La salida de OS X Lion 10.7, no solo ha traído cosas nuevas al nivel de interfaz, soporte multi-touch, APIs nuevas y la finalización del salto hacia código de 64bits. Otro de los cambios más importantes y interesantes tiene que ver con las mejoras que le ha traído Apple al nivel de su seguridad.
En un articulo de The Register, entrevistaron a los autores del libro “The Mac Hackers Handbook“, Dino Dai Zovi y Charlie Miller. Dino Dai Zovi tuvo la siguiente frase para resumir los cambios al nivel de seguridad en OS X 10.7:
Es una mejora significativa, y la mejor manera [sencilla] que he encontrado para describir el nivel de seguridad en Lion, es que es Windows 7, con más, y más. En general suelo recomendar a usuarios Mac que si se preocupan por la seguridad, deben actualizarse a Lion lo más antes posible, y lo mismo les digo a usuarios de Windows.
Es verdad que la versión Snow Leopard no trajó muchos cambios al nivel de seguridad en comparado con 10.5. Hablamos aquí al nivel bajo/básico de las fundaciones del sistema operativo. En 10.6 tuvimos que seguir con una implementación sin acabar de ASLR (Address space layout randomization) que Apple había traído en 10.5 (en iOS tenemos ASLR desde la versión 4.3). De hecho, ya en 2008, Windows Vista tenía una implementación de ASLR superior a la de Leopard.
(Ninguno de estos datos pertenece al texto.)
What follows belongs to an exercise in optimizing a design on an open flow for a short achievable clock period and few clock cycles per item; a production flow would make more cautious choices.
RTL that was checked went through simulation tests only; none was proved equivalent to the original.
No activity file was given, so power comes from the tool's default toggle rates.

==> exp/garnet: inputs <==
## cpu
module cpu (
   prog_addr, mem_control, equal, mem_addr, mem_data_in, request_rom,
   request_ram,
   clk, rst, opcode, ab_select, op_addr, mem_data_out
   );
==> module cpu, before the edit <==
module cpu (
   prog_addr, mem_control, equal, mem_addr, mem_data_in, request_rom,
   request_ram,
   clk, rst, opcode, ab_select, op_addr, mem_data_out
   );
input clk, rst;
input [3:0] opcode;
input ab_select;
input [7:0] op_addr;
input [7:0] mem_data_out;
output reg [11:0] prog_addr;
output reg mem_control;
output reg equal;
output reg [11:0] mem_addr;
output reg [7:0] mem_data_in;
output reg request_rom, request_ram;
localparam store = 4'b0100;
localparam load  = 4'b0011;
localparam add   = 4'b1001;
localparam sub   = 4'b1010;
localparam and_  = 4'b0010;
localparam or_   = 4'b0001;
localparam equal_op = 4'b0101;
localparam L = 2;        
localparam H = 8 - L;    
function [8:0] carries;
    input [7:0] x, y;
    input sb, cin;
    reg [7:0] yy, g, t;
    reg prod;
    integer i, j, k;
    begin
        yy = y ^ {8{sb}};
        g = x & yy;
        t = x | yy;
        carries = 9'b0;
        carries[0] = cin;
        for (i = 1; i <= 8; i = i + 1) begin
            prod = cin;
            for (j = 0; j < 8; j = j + 1)
                if (j < i) prod = prod & t[j];
            carries[i] = prod;
            for (k = 0; k < 8; k = k + 1) begin
                if (k < i) begin
                    prod = g[k];
                    for (j = 0; j < 8; j = j + 1)
                        if (j > k && j < i) prod = prod & t[j];
                    carries[i] = carries[i] | prod;
                end
            end
        end
    end
endfunction
function [7:0] half;
    input [7:0] x, y;
    input sb, arith, an;
    begin
        half = arith ? ((x ^ {8{sb}}) ^ y) : (an ? (x & y) : (x | y));
    end
endfunction
reg [L-1:0] a_lo, b_lo;
reg [H-1:0] a_hi, b_hi;
reg s1_w, s1_sel, s1_wa, s1_wb, s1_arith, s1_sub, s1_and;
reg s2_wa, s2_wb, s2_la, s2_lb, s2_arith, s2_sub, s2_and, s2_c;
reg st_pend, st_sel;
wire dv     = !equal && !st_pend;
wire is_ld  = (opcode == load);
wire is_st  = (opcode == store);
wire is_alu = (opcode == add) || (opcode == sub) || (opcode == and_) || (opcode == or_);
wire is_eq  = (opcode == equal_op);
wire hazard = dv && is_st && s1_w && (s1_sel == ab_select);
wire [L-1:0] a_lo_eff = s2_la ? mem_data_out[L-1:0] : a_lo;
wire [L-1:0] b_lo_eff = s2_lb ? mem_data_out[L-1:0] : b_lo;
wire [8:0] c_lo = carries({{H{1'b0}}, a_lo_eff}, {{H{1'b0}}, b_lo_eff}, s1_sub, s1_sub);
wire [7:0] u_lo = half({{H{1'b0}}, a_lo_eff}, {{H{1'b0}}, b_lo_eff}, s1_sub, s1_arith, s1_and);
wire [L-1:0] r_lo = u_lo[L-1:0] ^ (c_lo[L-1:0] & {L{s1_arith}});
wire [L-1:0] a_lo_next = s1_wa ? r_lo : a_lo_eff;
wire [L-1:0] b_lo_next = s1_wb ? r_lo : b_lo_eff;
wire [8:0] c_hi = carries({{L{1'b0}}, a_hi}, {{L{1'b0}}, b_hi}, s2_sub, s2_c);
wire [7:0] u_hi8 = half({{L{1'b0}}, a_hi}, {{L{1'b0}}, b_hi}, s2_sub, s2_arith, s2_and);
wire [H-1:0] u0 = u_hi8[H-1:0];
wire [H-1:0] u1 = u0 ^ {H{s2_arith}};
wire [H-1:0] ci = c_hi[H-1:0];
wire [H-1:0] a_hi0 = s2_la ? mem_data_out[7:L] : s2_wa ? u0 : a_hi;
wire [H-1:0] a_hi1 = s2_la ? mem_data_out[7:L] : s2_wa ? u1 : a_hi;
wire [H-1:0] b_hi0 = s2_lb ? mem_data_out[7:L] : s2_wb ? u0 : b_hi;
wire [H-1:0] b_hi1 = s2_lb ? mem_data_out[7:L] : s2_wb ? u1 : b_hi;
wire [H-1:0] a_hi_next = (ci & a_hi1) | (~ci & a_hi0);
wire [H-1:0] b_hi_next = (ci & b_hi1) | (~ci & b_hi0);
wire st_r = st_pend ? st_sel : ab_select;
wire [H-1:0] st_hi0 = st_r ? b_hi0 : a_hi0;
wire [H-1:0] st_hi1 = st_r ? b_hi1 : a_hi1;
always @(posedge clk) begin
    mem_addr    <= st_pend ? mem_addr : {4'b0, op_addr};
    mem_data_in <= {(ci & st_hi1) | (~ci & st_hi0), st_r ? b_lo_eff : a_lo_eff};
    mem_control <= !st_pend && is_ld;
    s1_sel   <= ab_select;
    s1_arith <= opcode[3];
    s1_sub   <= opcode[3] && opcode[1];
    s1_and   <= opcode[1];
    s2_arith <= s1_arith;
    s2_sub   <= s1_sub;
    s2_and   <= s1_and;
    s2_c     <= c_lo[L];
    st_sel   <= ab_select;
    if (!rst) begin
        prog_addr   <= 12'b0;
        request_rom <= 1'b1;
        request_ram <= 1'b0;
        equal <= 1'b0;
        a_lo <= 0;
        a_hi <= 0;
        b_lo <= 0;
        b_hi <= 0;
        s1_w  <= 1'b0;
        s1_wa <= 1'b0;
        s1_wb <= 1'b0;
        s2_wa <= 1'b0;
        s2_wb <= 1'b0;
        s2_la <= 1'b0;
        s2_lb <= 1'b0;
        st_pend <= 1'b0;
    end else begin
        prog_addr   <= hazard ? prog_addr : prog_addr + 12'd1;
        request_rom <= 1'b1;
        request_ram <= (dv && (is_ld || (is_st && !hazard))) || st_pend;
        equal <= equal || (dv && is_eq);
        a_lo <= a_lo_next;
        a_hi <= a_hi_next;
        b_lo <= b_lo_next;
        b_hi <= b_hi_next;
        s1_w  <= dv && (is_alu || is_ld);
        s1_wa <= dv && is_alu && !ab_select;
        s1_wb <= dv && is_alu &&  ab_select;
        s2_wa <= s1_wa;
        s2_wb <= s1_wb;
        s2_la <= s1_w && !s1_wa && !s1_wb && !s1_sel;
        s2_lb <= s1_w && !s1_wa && !s1_wb &&  s1_sel;
        st_pend <= hazard;
    end
end
endmodule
Con OS X 10.7, tenemos una implementación digna de ASLR, unos años después de que Microsoft y Ubuntu hicieron las suyas. Aunque según ese mismo articulo del Register, parece que Lion ha ido algo mas lejos que su competencia:
[...] es más, el ASLR de Lion ha sido aumentado, por lo que si unos hackers llegan a saltarse esa protección, todavía tendrán que sobrepasar otras nuevas protecciones. Entre ellas se encuentra un diseño de sandbox que protege las partes más vulnerables y vitales de la computadora de los ataques. Safari, por ejemplo, ahora se ha dividido en dos procesos que separan la interfaz del navegador del usuario y otras funciones, de la parte que analiza el JavaScript, las imágenes y otros contenidos web.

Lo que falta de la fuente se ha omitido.